Il est resté pendant près d'un an à gauche mais là j'ai eu envie de changement donc je l'ai remis en bas. Je ne le masque que très rarement, lorsque j'ai des envie des bureau tres épuré (d'ailleurs, ya moyen de desactivé l'affichage des icones sur le bureau?) pcq on peut dire ce qu'on veut, mais je trouve que le dock à la grande claaaasse, il est à la fois simple, beau et pratique !

@Stook : Moi aussi elle m'interesse ton idée des 2 dock visiblement géré indépendament l'un de l'autre !


----------



## chroukin (23 Mars 2006)

stook a dit:
			
		

> magie, magie, et vos idées ont du genie....
> 
> 
> 
> ...


Merkiiiii


----------



## Jc Milhet (23 Mars 2006)

Yggdrasill a dit:
			
		

> @Stook : Moi aussi elle m'interesse ton idée des 2 dock visiblement géré indépendament l'un de l'autre !




Hop.......


----------



## Paski.pne (23 Mars 2006)

Yggdrasill a dit:
			
		

> [...] (d'ailleurs, ya moyen de desactivé l'affichage des icones sur le bureau?)[...]
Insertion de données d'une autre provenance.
File: config.mk
export PLATFORM = sky130hd
export DESIGN_NAME = moving_sum_deconv
export DESIGN_NICKNAME = d
export VERILOG_FILES = /design/src/rtl/moving_sum_deconv.sv
export SDC_FILE = /design/constraint.sdc
export NUM_CORES = 1
export LEC_CHECK = 0
export ABC_AREA = 1
export CORE_AREA = 2 2 113 115
export DETAILED_ROUTE_END_ITERATION = 8
export DIE_AREA = 0 0 115 117
export HOLD_SLACK_MARGIN = 0.08
export PLACE_DENSITY = 0.75
export SETUP_SLACK_MARGIN = 0.02
export SLEW_MARGIN = 10
export SYNTH_ARGS = -nofsm -noshare
export SYNTH_HDL_FRONTEND = slang
export SYNTH_SLANG_ARGS = --single-unit
File: constraint.sdc
create_clock -name clk -period 2.9 [get_ports clk]
set_input_delay 0.29 -clock clk [delete_from_list [all_inputs] [get_ports clk]]
set_output_delay 0.29 -clock clk [all_outputs]
set_load 0.01 [all_outputs]
File: src/rtl/moving_sum_deconv.sv
// rtl/moving_sum_deconv.sv - inverse of the 4-tap moving-sum FIR, rebuilds x[n] from y[n]
//
// Reconstructs x[n] = y[n] - y[n-1] + x[n-4] from a registered 4-tap sum stream.
// Ports:
//   clk        rising-edge clock
//   reset      synchronous active-high reset
//   in_valid   s carries a new sum sample this cycle
//   s          unsigned 4-tap moving sum, size+2 bits
//   clr        synchronous stream restart (history, y_prev, count and err cleared)
//   x          reconstructed sample, registered one cycle after acceptance
//   out_valid  single-cycle pulse per accepted sample
//   err        sticky out-of-range flag, cleared by reset or clr
//   sample_cnt accepted samples since reset/clr, saturating at 16'hFFFF

module moving_sum_deconv #(
    parameter int size = 16
) (
    input  logic            clk,
    input  logic            reset,
    input  logic            in_valid,
    input  logic [size+1:0] s,
    input  logic            clr,
    output logic [size-1:0] x,
    output logic            out_valid,
    output logic            err,
    output logic [15:0]     sample_cnt
);

    typedef enum logic {
        ZERO = 1'b0,
        RUN  = 1'b1
    } state_t;

    state_t          state;
    state_t          state_next;
    logic [size+1:0] y_prev;
    logic [size-1:0] xh [4];

    // size+3 bits holds y[n] + x[n-4] (size+2 bits plus headroom) and a sign bit.
    logic [size+2:0] y_term;
    logic [size+2:0] prev_term;
    logic [size+2:0] hist_term;
    logic [size+2:0] d;
    logic            fresh;
    logic            out_of_range;

    always_comb begin
        // A sample is "fresh" when it starts a stream: either clr is restarting
        // the stream this cycle, or nothing has been accepted since reset/clr.
        fresh        = clr || (state == ZERO);
        y_term       = {1'b0, s};
        prev_term    = fresh ? '0 : {1'b0, y_prev};
        hist_term    = fresh ? '0 : {3'b000, xh[3]};
        d            = y_term - prev_term + hist_term;
        // Negative (sign bit) or above 2^size-1 (any bit at or above size).
        out_of_range = |d[size+2:size];

        state_next = state;
        if (in_valid) begin
            state_next = RUN;
        end else if (clr) begin
            state_next = ZERO;
        end
    end

    always_ff @(posedge clk) begin
        if (reset) begin
            state      <= ZERO;
            x          <= '0;
            out_valid  <= 1'b0;
            err        <= 1'b0;
            sample_cnt <= '0;
            y_prev     <= '0;
            for (int i = 0; i < 4; i++) begin
                xh[i] <= '0;
            end
        end else begin
            state     <= state_next;
            out_valid <= in_valid;

            if (clr) begin
                err        <= 1'b0;
                sample_cnt <= '0;
                y_prev     <= '0;
                for (int i = 0; i < 4; i++) begin
                    xh[i] <= '0;
                end
            end

            // Later assignments override the clr defaults, so a sample arriving
            // with clr becomes the first sample of the new stream.
            if (in_valid) begin
                x      <= d[size-1:0];
                y_prev <= s;
                xh[0]  <= d[size-1:0];
                xh[1]  <= fresh ? '0 : xh[0];
                xh[2]  <= fresh ? '0 : xh[1];
                xh[3]  <= fresh ? '0 : xh[2];
                if (out_of_range) begin
                    err <= 1'b1;
                end
                if (fresh) begin
                    sample_cnt <= 16'd1;
                end else if (sample_cnt != 16'hFFFF) begin
                    sample_cnt <= sample_cnt + 16'd1;
                end
            end
        end
    end

endmodule

# [Word level (Yosys, flattened, before mapping)]
# Memories as Yosys holds them, arrays and structs flattened.
# Cells that the tools add are included.
[word_totals] regBits=53 latchBits=0 ramBits=64 romBits=0 inputBits=22 out_inout_bits=34 n_memories=1
[op_classes] addsub=3 multipliers=0 div=0 n_lt_le_gt_ge=0 n_eq_ne=1 shift=0 n_mux=32 bitwise=9 n_reduce_logical=3
[mem_list] name="xh" depth=4 word_bits=16 rd=4 rd_clocked_by_memory_dff=0 write_ports=4 line_no="37" rtl="logic [size-1:0] xh [4];"
[ops] operator="$mux 16" n=16
[ops] operator="$mux 18" n=3
[ops] operator="$add 19x16->19" n=1
[ops] operator="$sub 18x18->19" n=1
[ops] operator="$add 16x1->16 const B" n=1
[ops] operator="$ne 16x16->1 const B" n=1
[ops] operator="$mux 1" n=13
[ops] operator="$or 1x1->1" n=8
[ops] operator="$reduce_or 3->1" n=1
[ops] operator="$reduce_bool 2->1" n=1
[ops] operator="$logic_or 1x1->1" n=1
[ops] operator="$not 1->1" n=1

# [Depth between registers and ports, before layout]
# Gate-level depths: netlist of run 1.
[logic_depth] depth_word=8 ltp_mapped=21 ltp_nobuf=20

# [Least setup slack after synthesis of run 1]
# OpenSTA, ideal clock, no wires.
[synth_path] path_type="input to register" startpoint="input port clr" endpoint="memory xh[0][14], data pin" setup_time_ns=0.252 arrival_time_ns=2.781 required_time_ns=2.648 path_slack_ns=-0.133 path_stages=19 n_path_buf=1 cell_sequence="inv_1 -> nand2_1 -> inv_1 -> clkbuf_1 -> nand2_1 -> fa_1 -> inv_1 -> fa_1 -> nand2_1 -> nand2_1 -> and2_1 -> nand2_1 -> nand2_1 -> nand2_1 -> nand2_1 -> nand3_1 -> nand3_1 -> nand3_1 -> inv_1"
[synth_rtl] item="from (decl)" line_no="22" rtl="input logic clr,"
[synth_rtl] item="to (decl)" line_no="37"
Préférences du Finder, onglet Général et tu décoches les éléments que tu ne veux pas voir apparaître sur le Bureau .


----------



## macmarco (23 Mars 2006)

jphg a dit:
			
		

> Vous le portez où vous ?
> 
> Allez hop un sondage !
> héhé !




Manque une option, qui est la mienne, en haut !


----------



## chroukin (23 Mars 2006)

Vraiment excellent ce A-Dock 

Pas moyen d'activer un agrandissement comme le dock ?


----------



## azrael24 (23 Mars 2006)

chroukin a dit:
			
		

> Merkiiiii



+1 
merci aussi


----------



## Yggdrasill (23 Mars 2006)

Paski.pne a dit:
			
		

> Préférences du Finder, onglet Général et tu décoches les éléments que tu ne veux pas voir apparaître sur le Bureau .



J'ai deja essayé, mais ce que je veux, c'est virer TOUTE les icones, surtout les fichiers en fait, les dossier et divers disque je m'en fou royalement...
A part en virant tout ce qu'il y a dans le dossier Bureau, je ne vois pas trop comment faire alors !


----------



## Paski.pne (23 Mars 2006)

Yggdrasill a dit:
			
		

> J'ai deja essayé, mais ce que je veux, c'est virer TOUTE les icones, surtout les fichiers en fait, les dossier et divers disque je m'en fou royalement...
> *A part en virant tout ce qu'il y a dans le dossier Bureau, je ne vois pas trop comment faire alors !*


C'est évidemment la seule solution  (à ma connaissance, mais comme je n'ai pas la science infuse...).

La seule façon de faire disparaître ces fichiers ce serait en les transformant en fichiers cachés, hors j'imagine que tu ne veux pas en passer par là, vu qu'ils ne te seront plus accessibles.

Par contre, tu peux toujours t'amuser à créer une icône transparente et la coller sur les fichiers, mais bon, retrouver un fichier que l'on ne peut visualiser facilement.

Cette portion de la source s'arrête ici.